Drivers are mowing over dividers in Oakland meant to protect cyclists and pedestrians. What can be done?
Travel down Telegraph Avenue in Oakland and you’ll encounter what look like giant cigarettes violently smooshed to the ground. These are so-called soft-hit posts, plastic barriers meant to separate motorists from cyclists and pedestrians that are proving as effective here as saplings against charging bulls.
For example, look at this sad specimen, with the bike lane in the foreground (before the double-white lines intended as a barrier between cars and cyclists):
Here’s another victim with the bike lane at right:
Then there’s this guy:
Oakland redesigned its Telegraph traffic flow last year, adding bike lanes along the curb protected by rows of parked cars and sometimes marked with green paint. It also added these posts to wall off various things from drivers—they appear around crosswalks, grayish-tan no-parking zones, a bike rack, and corners where drivers making tight turns could smack into cyclists and pedestrians. As a local rider, I can report that there was chaos when the new design debuted, with cars parking in bike paths as if they were valet lanes. Since then, most people seem to have gotten used to the reworked system (save for weekend nights, when anything goes).
To Oakland’s credit, soft-hit posts are something safe-street advocates often cry out for. San Francisco has anonymous activists installing them in areas they deem dangerous, to both corral cars and shame the city into erecting barriers. In Wichita, Omaha, and Providence, people have made their own post-protected lanes using toilet plungers.
But in Oakland, the officially sanctioned posts are clearly suffering. On a recent slog, I counted more than a dozen dead soldiers in six blocks. The ineffective poles could be denting general safety and perhaps the city’s coffers in replacement costs. Oakland says the situation on this artery, which it deems a “high-injury corridor,” will improve as it advances its Telegraph Avenue Complete Streets project. Construction planned for late 2018 could bring more “vertical delineators” between parking and biking lanes and also “curb protection for bikeways.”
“The flex-posts are providing important direction for drivers and protection for pedestrians and cyclists, but we’re not stopping there,” says Sean Maher, a spokesman for the newly created Oakland Department of Transportation. “Our anticipated next steps are all outlined at the project’s web page, including signage and paving solutions to help reinforce the safety and accessibility improvements OakDOT has already installed.”

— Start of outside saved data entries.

**src/rtl/spi_dac_12bit.sv**
```systemverilog
// spi_dac_12bit: captures sample_in every SAMPLE_DIV clocks and writes it as one 16-bit frame to an MCP4921-class DAC.
// Latency: frame starts on the capture edge; last SCK fall at +32*CLK_DIV; CS released at +33*CLK_DIV.
// Backpressure: none upstream; a sample tick that lands mid-frame is dropped and flagged on overrun.
// Build option: define SPI_DAC_LDAC_EN to add a one-half-period active-low LDAC strobe after CS rises;
// without it dac_ldac_n is tied low and the DAC updates on the CS rising edge.
module spi_dac_12bit #(
  parameter int         CLK_DIV    = 3,
  parameter int         SAMPLE_DIV = 272,
  parameter logic [3:0] CFG_BITS   = 4'b0011
) (
  input  logic        clk12MHz,
  input  logic        rst,
  input  logic [11:0] sample_in,
  output logic        dac_sck,
  output logic        dac_cs_n,
  output logic        dac_mosi,
  output logic        dac_ldac_n,
  output logic        busy,
  output logic        sample_tick,
  output logic        overrun
);

  localparam int SW = (SAMPLE_DIV > 1) ? $clog2(SAMPLE_DIV) : 1;
  localparam int DW = (CLK_DIV > 1) ? $clog2(CLK_DIV) : 1;
  localparam logic [SW-1:0] SAMP_LAST = SW'(SAMPLE_DIV - 1);
  localparam logic [DW-1:0] DIV_LAST  = DW'(CLK_DIV - 1);

`ifdef SPI_DAC_LDAC_EN
  typedef enum logic [2:0] {IDLE, SETUP, SHIFT, HOLD, LDAC} state_t;
`else
  typedef enum logic [1:0] {IDLE, SETUP, SHIFT, HOLD} state_t;
`endif

  state_t        state;
  logic [SW-1:0] samp_cnt;
  logic [DW-1:0] div_cnt;
  logic [15:0]   shreg;
  logic [3:0]    bit_cnt;
  logic          samp_wrap;
  logic          div_step;

  assign samp_wrap = (samp_cnt == SAMP_LAST);
  assign div_step  = (div_cnt == DIV_LAST);

  // Free-running sample-rate counter, independent of the frame state.
  always_ff @(posedge clk12MHz) begin
    if (rst) begin
      samp_cnt <= '0;
    end else if (samp_wrap) begin
      samp_cnt <= '0;
    end else begin
      samp_cnt <= samp_cnt + 1'b1;
    end
  end

`ifndef SPI_DAC_LDAC_EN
  // Without the strobe the DAC latches on CS rising, so LDAC is held asserted.
  assign dac_ldac_n = 1'b0;
`endif

  // Frame sequencer: capture on wrap, then step SETUP/SHIFT/HOLD(/LDAC) every CLK_DIV clocks.
  always_ff @(posedge clk12MHz) begin
    if (rst) begin
      state       <= IDLE;
      div_cnt     <= '0;
      shreg       <= '0;
      bit_cnt     <= '0;
      dac_sck     <= 1'b0;
      dac_cs_n    <= 1'b1;
      dac_mosi    <= 1'b0;
      busy        <= 1'b0;
      sample_tick <= 1'b0;
      overrun     <= 1'b0;
`ifdef SPI_DAC_LDAC_EN
      dac_ldac_n  <= 1'b1;
`endif
    end else begin
      sample_tick <= 1'b0;
      overrun     <= 1'b0;
      div_cnt     <= div_step ? '0 : div_cnt + 1'b1;
      if (samp_wrap && state == IDLE) begin
        // Config nibble and data are frozen here; later sample_in changes cannot reach this frame.
        shreg       <= {CFG_BITS, sample_in};
        bit_cnt     <= '0;
        dac_cs_n    <= 1'b0;
        dac_mosi    <= CFG_BITS[3];
        busy        <= 1'b1;
        sample_tick <= 1'b1;
        div_cnt     <= '0;
        state       <= SETUP;
      end else begin
        // A wrap mid-frame drops that sample but leaves the frame in flight alone.
        if (samp_wrap) overrun <= 1'b1;
        if (div_step) begin
          case (state)
            SETUP: begin
              dac_sck <= 1'b1;
              state   <= SHIFT;
            end
            SHIFT: begin
              if (!dac_sck) begin
                dac_sck <= 1'b1;
              end else begin
                // Data changes only on the falling toggle so it is stable at the next rising edge.
                dac_sck <= 1'b0;
                if (bit_cnt == 4'd15) begin
                  dac_mosi <= 1'b0;
                  state    <= HOLD;
                end else begin
                  shreg    <= {shreg[14:0], 1'b0};
                  dac_mosi <= shreg[14];
                  bit_cnt  <= bit_cnt + 1'b1;
                end
              end
            end
            HOLD: begin
              dac_cs_n <= 1'b1;
`ifdef SPI_DAC_LDAC_EN
              dac_ldac_n <= 1'b0;
              state      <= LDAC;
`else
              busy  <= 1'b0;
              state <= IDLE;
`endif
            end
`ifdef SPI_DAC_LDAC_EN
            LDAC: begin
              dac_ldac_n <= 1'b1;
              busy       <= 1'b0;
              state      <= IDLE;
            end
`endif
            default: state <= IDLE;
          endcase
        end
      end
    end
  end

endmodule

```
--- src/rtl/rgb_to_yuv_encoder_if.sv ---
// rgb_to_yuv_encoder_if: shared SRAM port plus start/status handshake of the RGB->YUV encoder
interface rgb_to_yuv_encoder_if;
  logic        Enable;
  logic [17:0] SRAM_address;
  logic [15:0] SRAM_read_data;
  logic [15:0] SRAM_write_data;
  logic        SRAM_we_n;
  logic        Busy;
  logic        Done;
  modport master (
    input  Enable, SRAM_read_data,
    output SRAM_address, SRAM_write_data, SRAM_we_n, Busy, Done
  );
  modport slave (
    output Enable, SRAM_read_data,
    input  SRAM_address, SRAM_write_data, SRAM_we_n, Busy, Done
  );
endinterface
==> src/rtl/mem_arbiter.sv <==
// mem_arbiter: access sequencer and two-port arbiter for the unified memory
// of the multicycle CPU.
//
// Every access follows the same sequence:
//   IDLE -> BUSY (MEM_LAT cycles) -> RESP (one cycle) -> IDLE.
// The winning port's request is captured when the access is granted in IDLE.
// The memory strobes are high only while the FSM is in BUSY. The read data is
// captured at the edge that leaves BUSY. A one-cycle done pulse goes to the
// served port during RESP.
//
// Optional feature: define MEM_ARB_STARVE_GUARD_EN to build the DMA
// starvation guard. When it is undefined the CPU has strict priority.
//
// Parameters
//   ADDR_W     address width
//   DATA_W     data width
//   MEM_LAT    number of memory access cycles (>= 1)
//   STARVE_MAX consecutive contested CPU grants tolerated before DMA is
//              forced through (1..7; only used with the guard built)
//
// Ports
//   clk        rising-edge clock
//   reset      asynchronous, active-low reset
//   cpu_*      CPU request port (req/we/addr/wdata)
//   dma_*      DMA request port (req/we/addr/wdata)
//   mem_rdata  memory read data, valid in the last access cycle
//   mem_read   memory read strobe (registered)
//   mem_write  memory write strobe (registered)
//   mem_addr   memory address (registered)
//   mem_wdata  memory write data (registered)
//   cpu_done   one-cycle completion pulse for the CPU port (registered)
//   dma_done   one-cycle completion pulse for the DMA port (registered)
//   rdata      captured read data, valid while a done pulse is high
//   cpu_stall  cpu_req & ~cpu_done (combinational)

module mem_arbiter #(
  parameter int ADDR_W     = 8,
  parameter int DATA_W     = 16,
  parameter int MEM_LAT    = 2,
  parameter int STARVE_MAX = 4
) (
  input  logic              clk,
  input  logic              reset,
  input  logic              cpu_req,
  input  logic              cpu_we,
  input  logic [ADDR_W-1:0] cpu_addr,
  input  logic [DATA_W-1:0] cpu_wdata,
  input  logic              dma_req,
  input  logic              dma_we,
  input  logic [ADDR_W-1:0] dma_addr,
  input  logic [DATA_W-1:0] dma_wdata,
  input  logic [DATA_W-1:0] mem_rdata,
  output logic              mem_read,
  output logic              mem_write,
  output logic [ADDR_W-1:0] mem_addr,
  output logic [DATA_W-1:0] mem_wdata,
  output logic              cpu_done,
  output logic              dma_done,
  output logic [DATA_W-1:0] rdata,
  output logic              cpu_stall
);

  // A width of at least one bit is kept even when MEM_LAT is 1.
  localparam int LAT_W = (MEM_LAT > 1) ? $clog2(MEM_LAT) : 1;
  localparam logic [LAT_W-1:0] LAT_LOAD = LAT_W'(MEM_LAT - 1);
  localparam logic [LAT_W-1:0] LAT_ONE  = LAT_W'(1);
  localparam logic [LAT_W-1:0] LAT_ZERO = LAT_W'(0);

  // Stop elaboration if the parameters are out of range.
  if ((MEM_LAT < 1) || (STARVE_MAX < 1) || (STARVE_MAX > 7)) begin : g_param_check
    $error("mem_arbiter: MEM_LAT must be >= 1 and STARVE_MAX must be in 1..7");
  end

  typedef enum logic [1:0] {
    ST_IDLE = 2'd0,
    ST_BUSY = 2'd1,
    ST_RESP = 2'd2
  } state_t;

  state_t            state_r,     state_s;
  logic [LAT_W-1:0]  lat_cnt_r,   lat_cnt_s;
  logic              dma_sel_r,   dma_sel_s;     // latched winner, 1 = DMA
  logic              we_r,        we_s;
  logic [ADDR_W-1:0] addr_r,      addr_s;
  logic [DATA_W-1:0] wdata_r,     wdata_s;
  logic [DATA_W-1:0] rdata_r,     rdata_s;
  logic              mem_read_r,  mem_read_s;
  logic              mem_write_r, mem_write_s;
  logic              cpu_done_r,  cpu_done_s;
  logic              dma_done_r,  dma_done_s;
  logic              grant_s;
  logic              dma_win_s;

  // A grant happens in IDLE whenever either port requests.
  assign grant_s = (state_r == ST_IDLE) && (cpu_req || dma_req);

`ifdef MEM_ARB_STARVE_GUARD_EN
  localparam logic [2:0] STARVE_LIM = 3'(STARVE_MAX);

  logic [2:0] starve_cnt_r, starve_cnt_s;

  // Arbitration decision: CPU first, unless DMA has waited STARVE_MAX grants.
  always_comb begin
    dma_win_s = dma_req && (!cpu_req || (starve_cnt_r == STARVE_LIM));
  end

  // Count CPU grants taken while DMA was waiting. Saturate at STARVE_LIM.
  always_comb begin
    starve_cnt_s = starve_cnt_r;
    if (grant_s) begin
      if (dma_win_s || !dma_req) begin
        starve_cnt_s = 3'd0;
      end else if (starve_cnt_r != STARVE_LIM) begin
        starve_cnt_s = starve_cnt_r + 3'd1;
      end else begin
        starve_cnt_s = starve_cnt_r;
      end
    end else begin
      starve_cnt_s = starve_cnt_r;
    end
  end

  // Starvation counter register.
  always_ff @(posedge clk or negedge reset) begin
    if (!reset) begin
      starve_cnt_r <= 3'd0;
    end else begin
      starve_cnt_r <= starve_cnt_s;
    end
  end
`else
  // Arbitration decision: strict CPU priority.
  always_comb begin
    dma_win_s = dma_req && !cpu_req;
  end
`endif

  // Next-state and next-output logic for the access sequencer.
  always_comb begin
    state_s     = state_r;
    lat_cnt_s   = lat_cnt_r;
    dma_sel_s   = dma_sel_r;
    we_s        = we_r;
    addr_s      = addr_r;
    wdata_s     = wdata_r;
    rdata_s     = rdata_r;
    mem_read_s  = 1'b0;
    mem_write_s = 1'b0;
    cpu_done_s  = 1'b0;
    dma_done_s  = 1'b0;

    case (state_r)
      ST_IDLE: begin
        if (grant_s) begin
          state_s   = ST_BUSY;
          lat_cnt_s = LAT_LOAD;
          dma_sel_s = dma_win_s;
          if (dma_win_s) begin
            we_s    = dma_we;
            addr_s  = dma_addr;
            wdata_s = dma_wdata;
          end else begin
            we_s    = cpu_we;
            addr_s  = cpu_addr;
            wdata_s = cpu_wdata;
          end
          // The strobes are registered, so they rise with the first BUSY cycle.
          mem_read_s  = !we_s;
          mem_write_s = we_s;
        end else begin
          state_s = ST_IDLE;
        end
      end

      ST_BUSY: begin
        if (lat_cnt_r == LAT_ZERO) begin
          // Last access cycle: mem_rdata is valid now.
          state_s = ST_RESP;
          if (!we_r) begin
            rdata_s = mem_rdata;
          end else begin
            rdata_s = rdata_r;
          end
          cpu_done_s = !dma_sel_r;
          dma_done_s = dma_sel_r;
        end else begin
          lat_cnt_s   = lat_cnt_r - LAT_ONE;
          mem_read_s  = !we_r;
          mem_write_s = we_r;
        end
      end

      // Mandatory turnaround cycle. Request inputs are ignored here.
      ST_RESP: begin
        state_s = ST_IDLE;
      end

      default: begin
        state_s = ST_IDLE;
      end
    endcase
  end

  // FSM state and registered-output update.
  always_ff @(posedge clk or negedge reset) begin
    if (!reset) begin
      state_r     <= ST_IDLE;
      lat_cnt_r   <= LAT_ZERO;
      dma_sel_r   <= 1'b0;
      we_r        <= 1'b0;
      addr_r      <= {ADDR_W{1'b0}};
      wdata_r     <= {DATA_W{1'b0}};
      rdata_r     <= {DATA_W{1'b0}};
      mem_read_r  <= 1'b0;
      mem_write_r <= 1'b0;
      cpu_done_r  <= 1'b0;
      dma_done_r  <= 1'b0;
    end else begin
      state_r     <= state_s;
      lat_cnt_r   <= lat_cnt_s;
      dma_sel_r   <= dma_sel_s;
      we_r        <= we_s;
      addr_r      <= addr_s;
      wdata_r     <= wdata_s;
      rdata_r     <= rdata_s;
      mem_read_r  <= mem_read_s;
      mem_write_r <= mem_write_s;
      cpu_done_r  <= cpu_done_s;
      dma_done_r  <= dma_done_s;
    end
  end

  assign mem_read  = mem_read_r;
  assign mem_write = mem_write_r;
  assign mem_addr  = addr_r;
  assign mem_wdata = wdata_r;
  assign cpu_done  = cpu_done_r;
  assign dma_done  = dma_done_r;
  assign rdata     = rdata_r;
  assign cpu_stall = cpu_req && !cpu_done_r;

endmodule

What might be done in the meantime? As it turns out, San Francisco has been experimenting with these kinds of barriers, too. The city’s Municipal Transportation Agency explained in an April blog post:
Plastic “safe-hit” posts may be a relatively quick and low-cost way to separate bike lanes from traffic lanes, but to do their job, they need to last….
Safe-hit posts are installed along bike lanes to deter drivers from entering them illegally. Thanks to their flexible material, they still allow emergency and paratransit vehicles to pass over them without causing damage (and ideally, they stay standing).
But in many cases, the types of safe-hit posts installed in S.F. and other cities in past years have continued to be run over illegally and need to be replaced regularly. Those installations only consisted of vertical posts applied to the pavement with epoxy.
The city wanted to find something more durable, so it installed a test track along a bike lane on downtown’s Market Street using four different posts. They were (*transportation nerd alert*) a Pexco FG 300 Post with TG Curb, an Impact Recovery Systems Tuff Curb, an Impact Recovery Systems Tuff Curb XLP, and an Endoto EveluxUSA flexible post and channelizer. “They have been on the road for five months now and we haven’t encountered a problem with any of the above products,” says SFMTA spokesman Ben Jose. “Staff has made the decision to keep using the Pexco post in the future based on the following criteria: 1. least expensive, 2. easiest to install, and 3. interchangeable parts available.”
Time will tell if Oakland settles on a Rurpbo XXL Curbmaster or some such leveled-up post. But on the off chance its transportation experts are looking for outside advice, the San Francisco Municipal Transformation Authority—the guerrilla group installing makeshift lane barriers around San Francisco—emails this assessment:
Those tan-painted areas could be raised curbs or sidewalks... then you would not see the problem of drivers running over the posts to park their vehicles where they shouldn’t be.
Those are also inferior posts to the ones more commonly used which have a T-shaped profile. Those last longer and bounce back better, generally. But they all have a lifespan and should be replaced when they get totally flattened like these.
So yes—posts are better than nothing. But they could have used more posts (and could have added some in the buffer zone between the bike lane and parked cars to keep parked cars in their place), used better-quality posts, replaced the posts more often, or used a real solution like curbs, concrete, etc.